Understand and manage risks of Vesu
Using Vesu comes with opportunities and risks. This page gives an overview of the most important risk factors when earning, borrowing, or multiplying.
This guide is for informational purposes only and does not contain financial advice. Always assess your own risk tolerance and be prepared for market volatility.
General Risks
These risks exist on every decentralized lending platform, and Vesu is no exception.
- Smart contract risk: Bugs or vulnerabilities could be exploited. Mitigated through multiple audits, a bug bounty, and onchain monitoring, but never fully eliminated.
- Oracle risk: Oracles might fail, be stale, or manipulated. Pools on Vesu use Pragma price feeds, which have been reliable since Starknet’s launch.
- Collateral risk: Your deposit may be borrowed against assets that depeg, fail, or are exploited. Always check which collateral a pool allows.
- Curator risk: Pool curators can adjust parameters. On Vesu, all curators are screened experts and well-known teams (e.g. Vesu, Re7 Labs, Alterscope, Braavos). The risk is limited but still exists.
- Curator risk: Each pool is managed by an independent curator who sets parameters such as collateral factors or interest rate models. Always review the curator information and pool setup to ensure it matches your own risk tolerance.

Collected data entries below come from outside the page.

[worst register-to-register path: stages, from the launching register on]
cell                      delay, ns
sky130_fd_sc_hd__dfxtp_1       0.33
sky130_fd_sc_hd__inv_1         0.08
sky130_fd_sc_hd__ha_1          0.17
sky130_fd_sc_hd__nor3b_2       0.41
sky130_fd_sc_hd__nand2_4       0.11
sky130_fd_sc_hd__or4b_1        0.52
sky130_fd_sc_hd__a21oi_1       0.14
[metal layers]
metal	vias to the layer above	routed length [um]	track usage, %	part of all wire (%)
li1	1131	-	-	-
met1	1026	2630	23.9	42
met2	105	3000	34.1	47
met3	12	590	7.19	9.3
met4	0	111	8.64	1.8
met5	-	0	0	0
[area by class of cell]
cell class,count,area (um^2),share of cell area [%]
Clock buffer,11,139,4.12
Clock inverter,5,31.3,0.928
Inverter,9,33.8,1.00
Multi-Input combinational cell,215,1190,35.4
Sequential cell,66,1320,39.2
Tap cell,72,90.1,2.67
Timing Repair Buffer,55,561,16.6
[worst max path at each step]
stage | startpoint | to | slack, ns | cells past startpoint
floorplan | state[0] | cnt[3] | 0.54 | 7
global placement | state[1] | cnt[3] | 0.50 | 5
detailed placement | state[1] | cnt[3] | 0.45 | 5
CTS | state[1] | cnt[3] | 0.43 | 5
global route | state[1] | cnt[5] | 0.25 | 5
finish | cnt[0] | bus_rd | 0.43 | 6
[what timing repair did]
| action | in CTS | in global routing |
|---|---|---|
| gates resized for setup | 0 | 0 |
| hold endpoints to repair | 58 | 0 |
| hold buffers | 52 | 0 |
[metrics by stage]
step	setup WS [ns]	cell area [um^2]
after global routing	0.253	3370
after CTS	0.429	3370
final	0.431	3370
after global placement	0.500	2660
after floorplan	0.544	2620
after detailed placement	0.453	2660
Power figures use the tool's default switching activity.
==> src/rtl/adder_arbiter.sv <==
// adder_arbiter: N_REQ requesters share one WIDTH-bit adder through a
// round-robin arbiter; a single result buffer drives a valid/ready response.
//
// Ports:
//   clk        rising-edge clock
//   reset      synchronous active-high reset
//   req_valid  per-requester request valid                 [N_REQ]
//   req_a      packed operand A, requester i at [i*WIDTH +: WIDTH]
//   req_b      packed operand B, packed the same way
//   req_ready  one-hot grant, combinational                [N_REQ]
//   rsp_valid  result buffer holds a valid sum
//   rsp_ready  consumer accepts the result this cycle
//   rsp_sum    registered A+B mod 2^WIDTH
//   rsp_id     index of the requester that owns rsp_sum   [2]
//   rsp_ovf    registered signed overflow (only with ADDER_ARB_OVF_EN)
//
// Optional feature macro: ADDER_ARB_OVF_EN adds the rsp_ovf output.
module adder_arbiter #(
    parameter int unsigned WIDTH = 32,
    parameter int unsigned N_REQ = 3
) (
    input  logic                   clk,
    input  logic                   reset,
    input  logic [N_REQ-1:0]       req_valid,
    input  logic [N_REQ*WIDTH-1:0] req_a,
    input  logic [N_REQ*WIDTH-1:0] req_b,
    output logic [N_REQ-1:0]       req_ready,
    output logic                   rsp_valid,
    input  logic                   rsp_ready,
    output logic [WIDTH-1:0]       rsp_sum,
    output logic [1:0]             rsp_id
`ifdef ADDER_ARB_OVF_EN
    ,
    output logic                   rsp_ovf
`endif
);

    // Requester index space is padded to 4 so a 2-bit index never leaves range.
    localparam int unsigned MAX_REQ = 4;

    typedef enum logic {
        EMPTY = 1'b0,
        FULL  = 1'b1
    } state_t;

    state_t           state_q, state_d;
    logic [1:0]       rr_ptr_q, rr_ptr_d;
    logic [WIDTH-1:0] sum_q;
    logic [1:0]       id_q;

    logic [MAX_REQ-1:0] valid_pad;
    logic [WIDTH-1:0]   a_arr [MAX_REQ];
    logic [WIDTH-1:0]   b_arr [MAX_REQ];

    logic             found;
    logic [1:0]       gnt_idx;
    logic [2:0]       cand;
    logic [2:0]       ptr_inc;
    logic             accept;
    logic             handshake;
    logic [WIDTH-1:0] op_a, op_b, sum_c;

    // Unpack per-requester operands; unused slots read as idle zeros.
    for (genvar i = 0; i < MAX_REQ; i++) begin : g_lane
        if (i < N_REQ) begin : g_used
            assign valid_pad[i] = req_valid[i];
            assign a_arr[i]     = req_a[i*WIDTH +: WIDTH];
            assign b_arr[i]     = req_b[i*WIDTH +: WIDTH];
        end else begin : g_pad
            assign valid_pad[i] = 1'b0;
            assign a_arr[i]     = '0;
            assign b_arr[i]     = '0;
        end
    end

    // Round-robin search: first valid requester at or cyclically above rr_ptr.
    always_comb begin
        found   = 1'b0;
        gnt_idx = '0;
        cand    = '0;
        for (int unsigned k = 0; k < N_REQ; k++) begin
            cand = 3'(rr_ptr_q) + 3'(k);
            if (cand >= 3'(N_REQ)) begin
                cand = cand - 3'(N_REQ);
            end
            if (!found && valid_pad[cand[1:0]]) begin
                found   = 1'b1;
                gnt_idx = cand[1:0];
            end
        end
    end

    // Grant is suppressed during reset so nothing is handed off into a flush.
    always_comb begin
        req_ready = '0;
        accept    = (state_q == EMPTY) || rsp_ready;
        handshake = !reset && accept && found;
        for (int unsigned i = 0; i < N_REQ; i++) begin
            req_ready[i] = handshake && (gnt_idx == 2'(i));
        end
    end

    // The single shared adder, fed by the granted requester's operands.
    always_comb begin
        op_a  = a_arr[gnt_idx];
        op_b  = b_arr[gnt_idx];
        sum_c = op_a + op_b;
    end

    // Next state and round-robin pointer.
    always_comb begin
        state_d  = state_q;
        rr_ptr_d = rr_ptr_q;
        ptr_inc  = '0;
        if (state_q == EMPTY) begin
            if (handshake) begin
                state_d = FULL;
            end
        end else begin
            if (rsp_ready && !handshake) begin
                state_d = EMPTY;
            end
        end
        if (handshake) begin
            ptr_inc = 3'(gnt_idx) + 3'd1;
            if (ptr_inc == 3'(N_REQ)) begin
                ptr_inc = '0;
            end
            rr_ptr_d = ptr_inc[1:0];
        end
    end

    always_ff @(posedge clk) begin
        if (reset) begin
            state_q  <= EMPTY;
            rr_ptr_q <= '0;
            sum_q    <= '0;
            id_q     <= '0;
        end else begin
            state_q  <= state_d;
            rr_ptr_q <= rr_ptr_d;
            if (handshake) begin
                sum_q <= sum_c;
                id_q  <= gnt_idx;
            end
        end
    end

    assign rsp_valid = (state_q == FULL);
    assign rsp_sum   = sum_q;
    assign rsp_id    = id_q;

`ifdef ADDER_ARB_OVF_EN
    logic ovf_q;
    logic ovf_c;

    // Signed overflow: like-signed operands producing an opposite-signed sum.
    assign ovf_c = (op_a[WIDTH-1] == op_b[WIDTH-1]) && (sum_c[WIDTH-1] != op_a[WIDTH-1]);

    always_ff @(posedge clk) begin
        if (reset) begin
            ovf_q <= 1'b0;
        end else if (handshake) begin
            ovf_q <= ovf_c;
        end
    end

    assign rsp_ovf = ovf_q;
`endif

endmodule

==> config.mk <==
export PLATFORM = sky130hd
export DESIGN_NAME = adder_arbiter
export DESIGN_NICKNAME = d
export VERILOG_FILES = /design/src/rtl/adder_arbiter.sv
export SDC_FILE = /design/constraint.sdc
export NUM_CORES = 1
export LEC_CHECK = 0
export CORE_MARGIN = 5
export CORE_UTILIZATION = 37
export DETAILED_ROUTE_END_ITERATION = 10
export PLACE_DENSITY = 0.87
export SYNTH_ARGS = -nofsm -noshare
export SYNTH_HDL_FRONTEND = slang
export SYNTH_SLANG_ARGS = --single-unit
==> constraint.sdc <==
create_clock -name clk -period 4.5 [get_ports clk]
set_input_delay 0.45 -clock clk [delete_from_list [all_inputs] [get_ports clk]]
set_output_delay 0.45 -clock clk [all_outputs]
set_load 0.05 [all_outputs]
==> results.sh, run 1 <==
export IMPL_clock_slew_at_reported_path_ffs_ns=0.06
export IMPL_post_synth_instance_area_um2=4390
export IMPL_routed_length_per_instance_um=16.9
export IMPL_drive_gt1_share_pct=16.5
export IMPL_violations="setup timing"
export IMPL_dpl_cell_count=1011
export IMPL_min_delay_path_class="reg -> reg"
export IMPL_cpMaxStageDelayCell="or4_4"
export IMPL_slew_viol_final=0
export IMPL_antenna_violating_nets_post_route=0
export IMPL_drv_cap=0
export IMPL_grt_start_max_net_pins=40
export IMPL_final_period_minus_worst_setup_slack_ns=4.54
export IMPL_synth_area_per_cell_um2=7.41
export IMPL_peak_usage_layer_in_the_global_routing_report="met2"
export IMPL_synth_cells=592
export IMPL_antenna_cells_inserted=0
export IMPL_grt_met1_usage_pct=24.5
export IMPL_final_setup_viol_count=2
export IMPL_yosysWarningCount=0
export IMPL_synth_area_leader_cell="dfxtp_1"
export IMPL_grt_overflow_total=0
export IMPL_via_count_of_the_first_global_routing_pass=5493
export IMPL_clock_root_buffer="clkbuf_16"
export IMPL_critical_path_max_stage_delay_ns=0.52
export IMPL_clockBufferDepth=2
export IMPL_post_synth_top_count_cell="o21ai_0"
export IMPL_fmax_mhz=220
export IMPL_final_period_utilization_pct=101
export IMPL_place_ws_ns=-0.254
export IMPL_cp_endpoint="rsp_sum[25]"
export IMPL_worst_pin_slew_ns=0.580
export IMPL_io_pin_count=236
export IMPL_r2r_setup_slack_ns=-0.04
export IMPL_clock_sink_count=37
export IMPL_drc=0
export IMPL_timing_hold_violations_final=0
export IMPL_synth_nets=826
export IMPL_critPathBufInv=6
export IMPL_cts_buffers=5
export IMPL_timing_reg2reg_worst_path_depth=20
export IMPL_dr_first_iter_drc_count=343
export IMPL_holdWs_ns=0.456
export IMPL_synth_async_reset_ratio_pct=0
export IMPL_chipWidth_um=119
export IMPL_drt_first_pass_iters=7
export IMPL_grt_util_met3_pct=4.79
export IMPL_num_vias=5609
export IMPL_ys_top_cells_by_area="dfxtp_1 (17%), mux2i_1 (16%), o21ai_0 (11%), ha_1 (10%), nand2_1 (7.0%)"
export IMPL_status="finished with violations"
export IMPL_dieHeight_um=119
export IMPL_clock_insertion_delay_worst_skew_ns=0.28
export IMPL_core_rowCount=39
export IMPL_area_growth_synth_to_finish_pct=82.5
export IMPL_timing_clock_skew_ns=0.00370
export IMPL_worst_ep_required_time_ns=4.73
export IMPL_global_route_track_usage_on_met2_pct=42.1
export IMPL_grt_setup_unrepaired="true"
export IMPL_track_usage_pct=22.0
export IMPL_critical_path_reg2reg_endpoint="rsp_sum[25]"
export IMPL_finalWeightedCongestion=0.877
export IMPL_max_fo_critical_path=7
export IMPL_cp_cell_sequence="inv_2 -> ha_4 -> mux2_4 -> mux2_4 -> a311oi_4 -> nor2_4 -> buf_12 -> clkbuf_16 -> buf_8 -> buf_6 -> mux2i_1 -> o21ai_1 -> ha_1 -> nand4_1 -> or4_4 -> o21ai_4 -> buf_6 -> a21oi_4 -> or3_1 -> nand3_1"
export IMPL_seq_area_frac_synth_pct=16.9
export IMPL_cp_startpoint="rr_ptr_q[0]"
export IMPL_kind_of_cell_with_the_highest_combined_delay_on_the_critical_path="simple AND/OR/NAND/NOR gates"
export IMPL_critPathCaptureType="flip-flop"
export IMPL_antenna_violations_before_repair=0
export IMPL_startpoint_type="flip-flop"
export IMPL_cts_htree_levels=2
export IMPL_finalWirelength_mm=17.5
export IMPL_num_nets_final=1128
export IMPL_cellPowerDensity_nw_per_um2=622
export IMPL_postSynth_topFlopCell="dfxtp_1"
export IMPL_crit_reg2reg_launch="rr_ptr_q[0]"
export IMPL_vias_per_cell=5.40
export IMPL_leakage_nw=3.34
export IMPL_netlist_cell_type_count=60
export IMPL_start_util_pct=38.1
export IMPL_worst_endpoint_arrival_ns=4.76
export IMPL_slew_headroom_pct=61.2
export IMPL_timing_final_ws_setup_ns=-0.0393
export IMPL_placement_io_buffers=235
export IMPL_ctsHoldBuffers=0
export IMPL_crit_cells=20
export IMPL_criticalPathCategory="reg -> reg"
export IMPL_vdd_ir_drop_worst_mv=0.333
export IMPL_synth_edf_count=0
export IMPL_synth_cells_most_frequent="o21ai_0 (93), nand2_1 (82), mux2i_1 (69), dfxtp_1 (37)"
export IMPL_synth_ff_latch_count=37
export IMPL_global_route_wire_length_before_repair_mm=26.3
export IMPL_synth_top_area_share_pct=16.9
export IMPL_tritoncts_clock_tree="built"
export IMPL_core_area_um2=11500
export IMPL_die_area_um2=14100
export IMPL_filler_free_cell_count_of_the_finished_design=1038
export IMPL_place_detailed_hpwl_mm=13.7
## how the worst min path moves through the flow
| stage | start | to | slack (ns) | cells after the start |
|---|---|---|---|---|
| after detailed placement | rsp_sum[0] | rsp_sum[0] | 0.45 | 2 |
| after global placement | rsp_sum[0] | rsp_sum[0] | 0.44 | 2 |
| after global routing | rsp_sum[0] | rsp_sum[0] | 0.48 | 2 |
| final | rsp_sum[0] | rsp_sum[0] | 0.46 | 2 |
| after floorplan | rr_ptr_q[1] | rr_ptr_q[1] | 0.51 | 2 |
| after CTS | rsp_sum[0] | rsp_sum[0] | 0.45 | 2 |
## tightest hold or removal path: cells and delay by family, from the launching register on
kind / cells / cell delay [ns]
DFF: 1 / 0.31
and+or+nand+nor: 2 / 0.10
## kinds of logic (layout without fill, tap and decap cells)
logic type | after synthesis | count (layout) | synth area share [%]
AO/OA/AOI/OAI | 193 | 193 | 26.7
AND/OR/NAND/NOR | 179 | 180 | 19.5
multiplexers | 71 | 71 | 16.3
buffers and inverters | 48 | 350 | 4.59
flip-flops | 37 | 37 | 16.9
adder cells (fa/ha/maj) | 36 | 36 | 10.4
XOR/XNOR | 28 | 28 | 5.59
## layer usage
layer | share of wire, % | routed length (µm)
met1 | 38 | 6610
met2 | 53 | 9260
met3 | 7.4 | 1290
met4 | 2.0 | 342
met5 | 0 | 0
## state kept, by name, indices dropped and copies added (netlist names)
name       flops
rsp_id         2
rsp_sum       32
rr_ptr_q       2
rsp_valid      1
## per-stage QoR
step	setup TNS [ns]	area, µm²	util (%)	power [mW]
2_1_floorplan	0	4390	-	2.85
3_5_place_dp	-1.95	7410	64.3	4.18
6_report	-0.0769	8010	69.5	4.98
3_3_place_gp	-0.628	7410	64.3	4.10
4_1_cts	-0.0196	7600	66.0	4.62
5_1_grt	-1.47	8010	69.5	5.33
## cell type report
cell class | count | area (µm²)
Clock buffer | 5 | 125
Timing Repair Buffer | 330 | 3220
Inverter | 12 | 45.0
Fill cell | 937 | 3510
Sequential cell | 37 | 743
Tap cell | 143 | 179
Multi-Input combinational cell | 508 | 3640
Clock inverter | 3 | 46.3
## repair_timing
item                                    4_1_cts  5_1_grt
gates cloned                                  0        3
endpoints found under the setup margin        2       19
buffers inserted                              1       15
pin swaps                                     1       28
gates resized for setup                       0       56
## layout by cell type (no fill, tap or decap), drive strengths merged, types with 11 or more instances in the layout
cell,n
nor3,11
nor2,20
mux2i,69
inv,12
dfxtp,37
ha,35
nand3,32
o21ai,100
buf,94
a21oi,36
a21o,15
nand2,82
clkdlybuf4s50,232
xor2,18
## report_power, final
| group | switching [mW] | internal [mW] |
|---|---|---|
| registers | 0.0648 | 0.458 |
| clock network | 0.150 | 0.263 |
| logic | 2.15 | 1.90 |
| total | 2.36 | 2.62 |
No activity file was read; power rests on OpenSTA's default activity.
==> inputs of run 2 (changes only) <==
--- a/config.mk
+++ b/config.mk
@@ -5,7 +5,7 @@
 export SDC_FILE = /design/constraint.sdc
 export NUM_CORES = 1
 export LEC_CHECK = 0
-export CORE_MARGIN = 5
+export CORE_MARGIN = 3
 export CORE_UTILIZATION = 37
 export DETAILED_ROUTE_END_ITERATION = 10
 export PLACE_DENSITY = 0.87
==> results.sh, run 2 (synthesis results as in run 1) <==
export IMPL_drive_gt1_share_pct=15.3
export IMPL_num_vias=5501
export IMPL_kind_of_cell_with_the_highest_combined_delay_on_the_critical_path="compound AO/OA/AOI/OAI gates"
export IMPL_tritoncts_clock_tree="built"
export IMPL_max_fo_critical_path=6
export IMPL_clock_root_buffer="clkbuf_16"
export IMPL_maxUsedRoutingLayer="met5"
export IMPL_most_used_cells_in_the_layout_excluding_fill_and_tap_cells="clkdlybuf4s50_1 (232), buf_4 (86), o21ai_0 (85), nand2_1 (80), mux2i_1 (69)"
export IMPL_cp_cell_sequence="inv_2 -> ha_4 -> mux2_4 -> mux2_4 -> a311oi_4 -> nor2_4 -> buf_12 -> clkbuf_16 -> mux2i_1 -> o21ai_1 -> ha_1 -> nand2_2 -> a32oi_2 -> o31ai_4 -> o311a_4 -> nor4b_4 -> a31o_2 -> nor4b_4 -> nor3_1"
export IMPL_critical_path_max_stage_delay_ns=0.39
export IMPL_dpl_cell_area_um2=7420
export IMPL_setup_total_negative_slack_ns=0
export IMPL_layout_commonest_cell="clkdlybuf4s50_1"
export IMPL_critPathCaptureType="flip-flop"
export IMPL_totalPowerFinal_mw=4.92
export IMPL_cts_buffers=5
export IMPL_start_util_pct=38.1
export IMPL_final_setup_viol_count=0
export IMPL_drt_first_pass_iters=4
export IMPL_antenna_violating_nets_post_route=0
export IMPL_global_route_wire_length_before_repair_mm=24.2
export IMPL_fin_util_pct=68.6
export IMPL_clock_slew_at_reported_path_ffs_ns=0.06
export IMPL_seq_area_um2=746
export IMPL_die_area_um2=13200
export IMPL_num_nets_final=1127
export IMPL_grt_setup_unrepaired="true"
export IMPL_largest_register_ffs=32
export IMPL_core_area_um2=11500
export IMPL_vdd_ir_drop_worst_mv=0.340
export IMPL_ctsHoldBuffers=0
export IMPL_placement_io_buffers=235
export IMPL_io_pin_count=236
export IMPL_vias_per_cell=5.30
export IMPL_status="completed"
export IMPL_clock_sink_count=37
export IMPL_timing_hold_violations_final=0
export IMPL_leakage_nw=3.33
export IMPL_criticalPathCategory="reg -> reg"
export IMPL_met2_layer_wire_length_in_the_routed_design_mm=8.45
export IMPL_fill_cells=941
export IMPL_fmax_mhz=228
export IMPL_chipWidth_um=115
export IMPL_timing_reg2reg_worst_path_depth=19
export IMPL_worst_ep_required_time_ns=4.67
export IMPL_track_usage_pct=22.2
export IMPL_min_delay_path_class="reg -> reg"
export IMPL_multi_input_area_um2=3580
export IMPL_timing_clock_skew_ns=0.00712
export IMPL_route_layer_met1_wl_mm=6.45
export IMPL_finish_instance_area_um2=7910
export IMPL_grt_start_max_net_pins=41
export IMPL_clockBufferDepth=2
export IMPL_cellPowerDensity_nw_per_um2=623
export IMPL_slew_headroom_pct=61.9
export IMPL_via_count_of_the_first_global_routing_pass=5281
export IMPL_critPathBufInv=3
export IMPL_grt_overflow_total=0
export IMPL_worst_endpoint_arrival_ns=4.55
export IMPL_final_period_utilization_pct=97.3
export IMPL_dr_first_iter_drc_count=261
export IMPL_holdWs_ns=0.453
export IMPL_final_period_minus_worst_setup_slack_ns=4.38
export IMPL_area_growth_synth_to_finish_pct=80.2
export IMPL_hold_path_depth=2
export IMPL_worst_pin_slew_ns=0.570
export IMPL_routed_length_per_instance_um=15.8
export IMPL_place_detailed_hpwl_mm=13.1
export IMPL_drc=0
export IMPL_cts_htree_levels=2
export IMPL_dieHeight_um=115
export IMPL_drv_cap=0
export IMPL_clock_insertion_delay_worst_skew_ns=0.29
export IMPL_core_rowCount=39
export IMPL_antenna_violations_before_repair=2
export IMPL_crit_cells=19
export IMPL_cpMaxStageDelayCell="a311oi_4"
export IMPL_finalWirelength_mm=16.4
export IMPL_wl_met3_mm=1.15
export IMPL_slew_viol_final=0
export IMPL_startpoint_type="flip-flop"
export IMPL_finalWeightedCongestion=0.894
## run 2: cell count changes in the layout (fill, tap and decap cells not counted), sizes merged
cell,previous run,this run
diode,0,1
bufinv,1,2
buf,94,93
clkinvlp,1,0
## run 2: final cells by class
cell class,count,area share (%)
repair buffers,329,40.0
clock buffers,5,1.58
inverters,12,0.570
clock inverters,3,0.823
diodes,1,0.0317
flip-flops and latches,37,9.43
well taps,143,2.26
multi-input cells,508,45.3
## run 2: worst min-delay path: stages (launching register included)
cell     delay, ns
dfxtp_1       0.30
nand2_1       0.05
a21oi_1       0.05
## run 2: final timing paths
| check | from | end | slack, ns |
|---|---|---|---|
| min | rsp_id[0] | rsp_id[0] | 0.45 |
| max | rr_ptr_q[0] | rsp_sum[30] | 0.12 |
| min reg2reg | rsp_id[0] | rsp_id[0] | 0.45 |
| max reg2reg | rr_ptr_q[0] | rsp_sum[30] | 0.12 |
## run 2: per-layer routing
layer	GRT usage [%]	up-vias
li1	-	2771
met3	4.16	24
met1	25.5	2484
met5	0	-
met2	41.5	220
met4	6.57	2
## run 2: metrics by stage
stage	worst slack, ns	std cells
finish	0.120	1038
global route	-0.0549	1038
CTS	0.00300	1024
detailed placement	-0.233	1016
global placement	-0.0903	1016
floorplan	0.0236	592
## run 2: report_power, final
group | leakage (nW) | internal [mW] | switching (mW)
Clock | 0.0938 | 0.317 | 0.152
Combinational | 2.93 | 1.85 | 2.08
Sequential | 0.309 | 0.458 | 0.0617
Total | 3.33 | 2.63 | 2.29
## run 2: repair_timing
action | in CTS | in global routing
gates resized for setup | 0 | 38
setup buffers | 0 | 9
endpoints found under the setup margin | 0 | 15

- Accessibility risk: If the Vesu frontend is unavailable, funds remain safe. For these cases, a minimal fallback frontend is available: lite.vesu.xyz.
Borrow & Multiply Risks
Borrowing on Vesu, or using Multiply (which automates borrowing and swapping back into your collateral), comes with the same core risks. The main things to keep in mind are:
- Market utilization affects rates. High utilization can push borrow costs up.
- Loan-to-Value (LTV) and liquidation price must be monitored closely, especially with volatile assets.
When you borrow or multiply, your risk depends on the mix of collateral and debt.
Here are the main strategies, what they mean, and the risks that go with them:
Stable collateral, volatile debt
Example: deposit USDC, borrow ETH
Effectively short ETH. If ETH rises, repaying becomes more expensive, your LTV increases, and liquidation risk grows.
Volatile collateral, stable debt
Example: deposit ETH, borrow USDC
Effectively long ETH. If ETH falls, collateral value drops, LTV rises, and liquidation risk increases.
Volatile collateral and volatile debt
Example: deposit ETH, borrow wBTC
You’re exposed to both assets. If their prices move differently, your position can shift quickly, increasing or reducing risk depending on the direction. Close monitoring is required.
Correlated collateral and debt
Example: ETH/wstETH
Typically more stable since both assets are expected move together. Risks appear if correlation weakens or if borrowing costs exceed the yield on your supplied asset.